PROBLEM DESCRIPTION »
Look for "reserved" in the records and copy every line that has it.

━━━

### src/rtl/rcr_defines.svh
// Register indices, field positions, reset values of the regulator control bank
`ifndef RCR_DEFINES_SVH
`define RCR_DEFINES_SVH

`define RCR_ADDR_W 10
`define RCR_IDX_BUCK_A_PRI 8'h20
`define RCR_IDX_BUCK_A_SEC 8'h21
`define RCR_IDX_BUCK_A_CTRL 8'h22
`define RCR_IDX_BUCK_B_PRI 8'h30
`define RCR_IDX_BUCK_B_SEC 8'h31
`define RCR_IDX_BUCK_B_CTRL 8'h32
`define RCR_IDX_BUCK_C_PRI 8'h40
`define RCR_IDX_BUCK_C_SEC 8'h41
`define RCR_IDX_BUCK_C_CTRL 8'h42
`define RCR_IDX_LDO_D_VOLT 8'h50
`define RCR_IDX_LDO_D_CTRL 8'h51
`define RCR_IDX_LDO_E_VOLT 8'h54
`define RCR_IDX_LDO_E_CTRL 8'h55
`define RCR_IDX_INT_STAT 8'h80
`define RCR_IDX_INT_EN 8'h81
`define RCR_IDX_INT_CLR 8'h82

`define RCR_BIT_ON 7
`define RCR_BIT_PHASE 6
`define RCR_BIT_DIS 6
`define RCR_BIT_MODE 5
`define RCR_BIT_LOW_QUIESCENT_SELECT 5
`define RCR_BIT_DELAY_HI 4
`define RCR_BIT_DELAY_LO 2
`define RCR_BIT_FEN 1
`define RCR_BIT_PG 0
`define RCR_BIT_VCODE_HI 5

`define RCR_RST_VCODE 6'h00
`define RCR_RST_ON 1'b0
`define RCR_RST_PHASE 1'b0
`define RCR_RST_MODE 1'b0
`define RCR_RST_DIS 1'b0
`define RCR_RST_LOW_QUIESCENT_SELECT 1'b0
`define RCR_RST_DELAY 3'h0
`define RCR_RST_FEN 1'b0
`define RCR_RST_IEN 5'h00

`endif

### src/rtl/rcr_pkg.sv
// Types of the regulator control bank
package rcr_pkg;
  // Regulator order: 0..2 buck a,b,c; 3,4 ldo d,e
  typedef struct packed {
    logic ack;
    logic [31:0] rdat;
    logic [2:0][5:0] vpri;
    logic [2:0][5:0] vsec;
    logic [1:0][5:0] lvolt;
    logic [4:0] on;
    logic [4:0][2:0] delay;
    logic [4:0] fen;
    logic [1:0] phase;
    logic [2:0] pwm;
    logic [1:0] dis;
    logic [1:0] low_quiescent_select;
    logic [4:0] pg;
    logic [4:0] stat;
    logic [4:0] ien;
    logic irq;
    logic [2:0][5:0] bcode;
  } rcr_state_t;
endpackage

### src/rtl/rcr_regulator_regs.sv
// Wishbone register bank controlling three buck converters and two linear regulators
`include "rcr_defines.svh"

module rcr_regulator_regs (
  input wire logic clock,
  input wire logic resetn,
  input wire logic wb_cyc_i,
  input wire logic wb_stb_i,
  input wire logic wb_we_i,
  input wire logic [`RCR_ADDR_W-1:0] wb_adr_i,
  input wire logic [3:0] wb_sel_i,
  input wire logic [31:0] wb_dat_i,
  output logic [31:0] wb_dat_o,
  output logic wb_ack_o,
  input wire logic voltage_select_pin,
  input wire logic [4:0] power_good,
  output logic [17:0] buck_voltage_code,
  output logic [11:0] ldo_voltage_code,
  output logic [4:0] regulator_enable,
  output logic [14:0] regulator_delay,
  output logic [1:0] buck_phase_shift,
  output logic [2:0] buck_forced_pwm,
  output logic [1:0] ldo_output_discharge_enable,
  output logic [1:0] ldo_low_quiescent_select,
  output logic irq
);

  rcr_pkg::rcr_state_t s_r;
  rcr_pkg::rcr_state_t s_nxt;
  logic [7:0] idx;
  logic req;
  logic wr;
  logic rd;
  logic [7:0] wbyte;
  logic [4:0] fault_ev;

  assign idx = wb_adr_i[`RCR_ADDR_W-1:2];
  // One request per ack; the cycle carrying ack is not a new request
  assign req = wb_cyc_i & wb_stb_i & ~s_r.ack;
  assign wr = req & wb_we_i & wb_sel_i[0];
  assign rd = req & ~wb_we_i;
  assign wbyte = wb_dat_i[7:0];

  // Compose a control byte for regulator i
  function automatic logic [7:0] ctrl_byte(input rcr_pkg::rcr_state_t s, input int i);
    logic [7:0] b;
    b = 8'h00;
    b[`RCR_BIT_ON] = s.on[i];
    if (i < 2) begin
      b[`RCR_BIT_PHASE] = s.phase[i];
    end else if (i > 2) begin
      b[`RCR_BIT_DIS] = s.dis[i-3];
    end
    if (i < 3) begin
      b[`RCR_BIT_MODE] = s.pwm[i];
    end else begin
      b[`RCR_BIT_LOW_QUIESCENT_SELECT] = s.low_quiescent_select[i-3];
    end
    b[`RCR_BIT_DELAY_HI:`RCR_BIT_DELAY_LO] = s.delay[i];
    b[`RCR_BIT_FEN] = s.fen[i];
    b[`RCR_BIT_PG] = s.pg[i];
    return b;
  endfunction

  always_comb begin
    logic [7:0] rbyte;
    logic [4:0] clr;
    int ci;
    rbyte = 8'h00;
    clr = 5'h00;
    ci = -1;
    s_nxt = s_r;
    s_nxt.ack = req;
    unique case (idx)
      `RCR_IDX_BUCK_A_PRI: begin
        rbyte = {2'b00, s_r.vpri[0]};
        if (wr) s_nxt.vpri[0] = wbyte[`RCR_BIT_VCODE_HI:0];
      end
      `RCR_IDX_BUCK_A_SEC: begin
        rbyte = {2'b00, s_r.vsec[0]};
        if (wr) s_nxt.vsec[0] = wbyte[`RCR_BIT_VCODE_HI:0];
      end
      `RCR_IDX_BUCK_B_PRI: begin
        rbyte = {2'b00, s_r.vpri[1]};
        if (wr) s_nxt.vpri[1] = wbyte[`RCR_BIT_VCODE_HI:0];
      end
      `RCR_IDX_BUCK_B_SEC: begin
        rbyte = {2'b00, s_r.vsec[1]};
        if (wr) s_nxt.vsec[1] = wbyte[`RCR_BIT_VCODE_HI:0];
      end
      `RCR_IDX_BUCK_C_PRI: begin
        rbyte = {2'b00, s_r.vpri[2]};
        if (wr) s_nxt.vpri[2] = wbyte[`RCR_BIT_VCODE_HI:0];
      end
      `RCR_IDX_BUCK_C_SEC: begin
        rbyte = {2'b00, s_r.vsec[2]};
        if (wr) s_nxt.vsec[2] = wbyte[`RCR_BIT_VCODE_HI:0];
      end
      `RCR_IDX_LDO_D_VOLT: begin
        rbyte = {2'b00, s_r.lvolt[0]};
        if (wr) s_nxt.lvolt[0] = wbyte[`RCR_BIT_VCODE_HI:0];
      end
      `RCR_IDX_LDO_E_VOLT: begin
        rbyte = {2'b00, s_r.lvolt[1]};
        if (wr) s_nxt.lvolt[1] = wbyte[`RCR_BIT_VCODE_HI:0];
      end
      `RCR_IDX_BUCK_A_CTRL: ci = 0;
      `RCR_IDX_BUCK_B_CTRL: ci = 1;
      `RCR_IDX_BUCK_C_CTRL: ci = 2;
      `RCR_IDX_LDO_D_CTRL: ci = 3;
      `RCR_IDX_LDO_E_CTRL: ci = 4;
      `RCR_IDX_INT_STAT: rbyte = {3'b000, s_r.stat};
      `RCR_IDX_INT_EN: begin
        rbyte = {3'b000, s_r.ien};
        if (wr) s_nxt.ien = wbyte[4:0];
      end
      `RCR_IDX_INT_CLR: begin
        if (wr) clr = wbyte[4:0];
      end
      // Unmapped: acked, reads zero, writes dropped
      default: rbyte = 8'h00;
    endcase
    if (ci >= 0) begin
      rbyte = ctrl_byte(s_r, ci);
      if (wr) begin
        s_nxt.on[ci] = wbyte[`RCR_BIT_ON];
        s_nxt.delay[ci] = wbyte[`RCR_BIT_DELAY_HI:`RCR_BIT_DELAY_LO];
        s_nxt.fen[ci] = wbyte[`RCR_BIT_FEN];
        if (ci < 2) begin
          s_nxt.phase[ci] = wbyte[`RCR_BIT_PHASE];
        end
        if (ci < 3) begin
          s_nxt.pwm[ci] = wbyte[`RCR_BIT_MODE];
        end else begin
          s_nxt.dis[ci-3] = wbyte[`RCR_BIT_DIS];
          s_nxt.low_quiescent_select[ci-3] = wbyte[`RCR_BIT_LOW_QUIESCENT_SELECT];
        end
      end
    end
    if (req) s_nxt.rdat = {24'h000000, rbyte};
    s_nxt.pg = power_good;
    // gated fault events; set beats clear
    s_nxt.stat = (s_r.stat & ~clr) | fault_ev;
    s_nxt.irq = |(s_nxt.stat & s_nxt.ien);
    for (int i = 0; i < 3; i++) begin
      s_nxt.bcode[i] = voltage_select_pin ? s_r.vsec[i] : s_r.vpri[i];
    end
  end

  // Fault: an enabled regulator with its fen bit set losing power-good
  genvar g;
  generate
    for (g = 0; g < 5; g++) begin : gen_fault
      assign fault_ev[g] = s_r.pg[g] & ~power_good[g] & s_r.on[g] & s_r.fen[g];
    end
  endgenerate

  always_ff @(posedge clock or negedge resetn) begin
    if (!resetn) begin
      s_r.ack <= 1'b0;
      s_r.rdat <= 32'h00000000;
      s_r.vpri <= {3{`RCR_RST_VCODE}};
      s_r.vsec <= {3{`RCR_RST_VCODE}};
      s_r.lvolt <= {2{`RCR_RST_VCODE}};
      s_r.on <= {5{`RCR_RST_ON}};
      s_r.delay <= {5{`RCR_RST_DELAY}};
      s_r.fen <= {5{`RCR_RST_FEN}};
      s_r.phase <= {2{`RCR_RST_PHASE}};
      s_r.pwm <= {3{`RCR_RST_MODE}};
      s_r.dis <= {2{`RCR_RST_DIS}};
      s_r.low_quiescent_select <= {2{`RCR_RST_LOW_QUIESCENT_SELECT}};
      s_r.pg <= 5'h00;
      s_r.stat <= 5'h00;
      s_r.ien <= `RCR_RST_IEN;
      s_r.irq <= 1'b0;
      s_r.bcode <= {3{`RCR_RST_VCODE}};
    end else begin
      s_r <= s_nxt;
    end
  end

  assign wb_dat_o = s_r.rdat;
  assign wb_ack_o = s_r.ack;
  assign buck_voltage_code = s_r.bcode;
  assign ldo_voltage_code = s_r.lvolt;
  assign regulator_enable = s_r.on;
  assign regulator_delay = s_r.delay;
  assign buck_phase_shift = s_r.phase;
  assign buck_forced_pwm = s_r.pwm;
  assign ldo_output_discharge_enable = s_r.dis;
  assign ldo_low_quiescent_select = s_r.low_quiescent_select;
  assign irq = s_r.irq;

  // Checks
  AST_PRI_CODE: assert property (@(posedge clock) disable iff (!resetn)
    !voltage_select_pin |=> buck_voltage_code == $past(s_r.vpri))
    else $error("buck code not primary with select low");

  AST_SEC_CODE: assert property (@(posedge clock) disable iff (!resetn)
    voltage_select_pin |=> buck_voltage_code == $past(s_r.vsec))
    else $error("buck code not secondary with select high");

  AST_ENABLE_WRITE: assert property (@(posedge clock) disable iff (!resetn)
    wr && idx == `RCR_IDX_BUCK_A_CTRL |=> regulator_enable[0] == $past(wb_dat_i[7]) ##1 wb_ack_o == 1'b0)
    else $error("enable bit write not applied");

  AST_PHASE_WRITE: assert property (@(posedge clock) disable iff (!resetn)
    wr && idx == `RCR_IDX_BUCK_B_CTRL |=> buck_phase_shift[1] == $past(wb_dat_i[6]) && wb_ack_o)
    else $error("phase bit write not applied");

  AST_PWM_WRITE: assert property (@(posedge clock) disable iff (!resetn)
    wr && idx == `RCR_IDX_BUCK_C_CTRL |=> buck_forced_pwm[2] == $past(wb_dat_i[5]))
    else $error("pwm bit write not applied");

  AST_DELAY_WRITE: assert property (@(posedge clock) disable iff (!resetn)
    wr && idx == `RCR_IDX_LDO_D_CTRL |=> regulator_delay[11:9] == $past(wb_dat_i[4:2]))
    else $error("delay field write not applied");

  AST_FAULT_GATE: assert property (@(posedge clock) disable iff (!resetn)
    $rose(s_r.stat[0]) |-> $past(s_r.fen[0]) && $past(s_r.on[0]) && $past(s_r.pg[0]))
    else $error("fault status set without enabled fault");

  AST_PG_READ: assert property (@(posedge clock) disable iff (!resetn)
    rd && idx == `RCR_IDX_BUCK_A_CTRL |=> wb_ack_o && wb_dat_o[0] == $past(s_r.pg[0]))
    else $error("power-good read mismatch");

  AST_DIS_WRITE: assert property (@(posedge clock) disable iff (!resetn)
    wr && idx == `RCR_IDX_LDO_E_CTRL |=> ldo_output_discharge_enable[1] == $past(wb_dat_i[6]))
    else $error("discharge bit write not applied");

  AST_LOW_QUIESCENT_SELECT_WRITE: assert property (@(posedge clock) disable iff (!resetn)
    wr && idx == `RCR_IDX_LDO_D_CTRL |=> ldo_low_quiescent_select[0] == $past(wb_dat_i[5]))
    else $error("low quiescent bit write not applied");

  AST_LDO_CODE: assert property (@(posedge clock) disable iff (!resetn)
    wr && idx == `RCR_IDX_LDO_E_VOLT |=> ldo_voltage_code[11:6] == $past(wb_dat_i[5:0]))
    else $error("ldo code write not applied");

  AST_RSVD_ZERO: assert property (@(posedge clock) disable iff (!resetn)
    rd && (idx == `RCR_IDX_BUCK_C_CTRL || idx == `RCR_IDX_BUCK_B_PRI) |=> wb_dat_o[31:8] == 24'h000000 &&
    wb_dat_o[6] == 1'b0)
    else $error("reserved bits not zero");

  AST_STAT_SET_WINS: assert property (@(posedge clock) disable iff (!resetn)
    fault_ev[1] |=> s_r.stat[1] && irq == |(s_r.stat & s_r.ien))
    else $error("fault event lost");

  // Bus handshake: one ack per request, one cycle long
  AST_ACK_AFTER_REQ: assert property (@(posedge clock) disable iff (!resetn)
    req |=> wb_ack_o)
    else $error("request not acknowledged");

  AST_ACK_ONE_CYCLE: assert property (@(posedge clock) disable iff (!resetn)
    wb_ack_o |=> !wb_ack_o)
    else $error("ack longer than one cycle");

  AST_RDAT_HIGH_ZERO: assert property (@(posedge clock) disable iff (!resetn)
    wb_ack_o |-> wb_dat_o[31:8] == 24'h000000)
    else $error("read data upper bytes not zero");

  AST_VOLT_RSVD: assert property (@(posedge clock) disable iff (!resetn)
    rd && idx == `RCR_IDX_LDO_D_VOLT |=> wb_dat_o[7:6] == 2'b00)
    else $error("voltage register reserved bits not zero");

  AST_PG_TRACK: assert property (@(posedge clock) disable iff (!resetn)
    wr && idx == `RCR_IDX_LDO_E_CTRL |=> s_r.pg == $past(power_good))
    else $error("power-good changed by a write");

  AST_ENABLE_HOLD: assert property (@(posedge clock) disable iff (!resetn)
    !wr |=> regulator_enable == $past(regulator_enable))
    else $error("enable changed without a write");

  AST_DELAY_HOLD: assert property (@(posedge clock) disable iff (!resetn)
    !wr |=> regulator_delay == $past(regulator_delay))
    else $error("delay changed without a write");

  AST_PHASE_HOLD: assert property (@(posedge clock) disable iff (!resetn)
    !wr |=> buck_phase_shift == $past(buck_phase_shift))
    else $error("phase changed without a write");

  AST_LDO_HOLD: assert property (@(posedge clock) disable iff (!resetn)
    !wr |=> ldo_voltage_code == $past(ldo_voltage_code))
    else $error("ldo code changed without a write");

  AST_IRQ_LEVEL: assert property (@(posedge clock) disable iff (!resetn)
    irq == |(s_r.stat & s_r.ien))
    else $error("irq does not follow enabled status");

  // Sticky until cleared by software
  AST_STAT_STICKY: assert property (@(posedge clock) disable iff (!resetn)
    s_r.stat[0] && !(wr && idx == `RCR_IDX_INT_CLR && wbyte[0]) |=> s_r.stat[0])
    else $error("status bit lost without clear");

  AST_CLR_WORKS: assert property (@(posedge clock) disable iff (!resetn)
    wr && idx == `RCR_IDX_INT_CLR && wbyte[2] && !fault_ev[2] |=> !s_r.stat[2])
    else $error("status bit not cleared");

  AST_SET_BEATS_CLR: assert property (@(posedge clock) disable iff (!resetn)
    wr && idx == `RCR_IDX_INT_CLR && wbyte[3] && fault_ev[3] |=> s_r.stat[3])
    else $error("clear overrode a new fault");

endmodule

━━━

SOLUTION TO THIS PROBLEM »
    else $error("reserved bits not zero");
    else $error("voltage register reserved bits not zero");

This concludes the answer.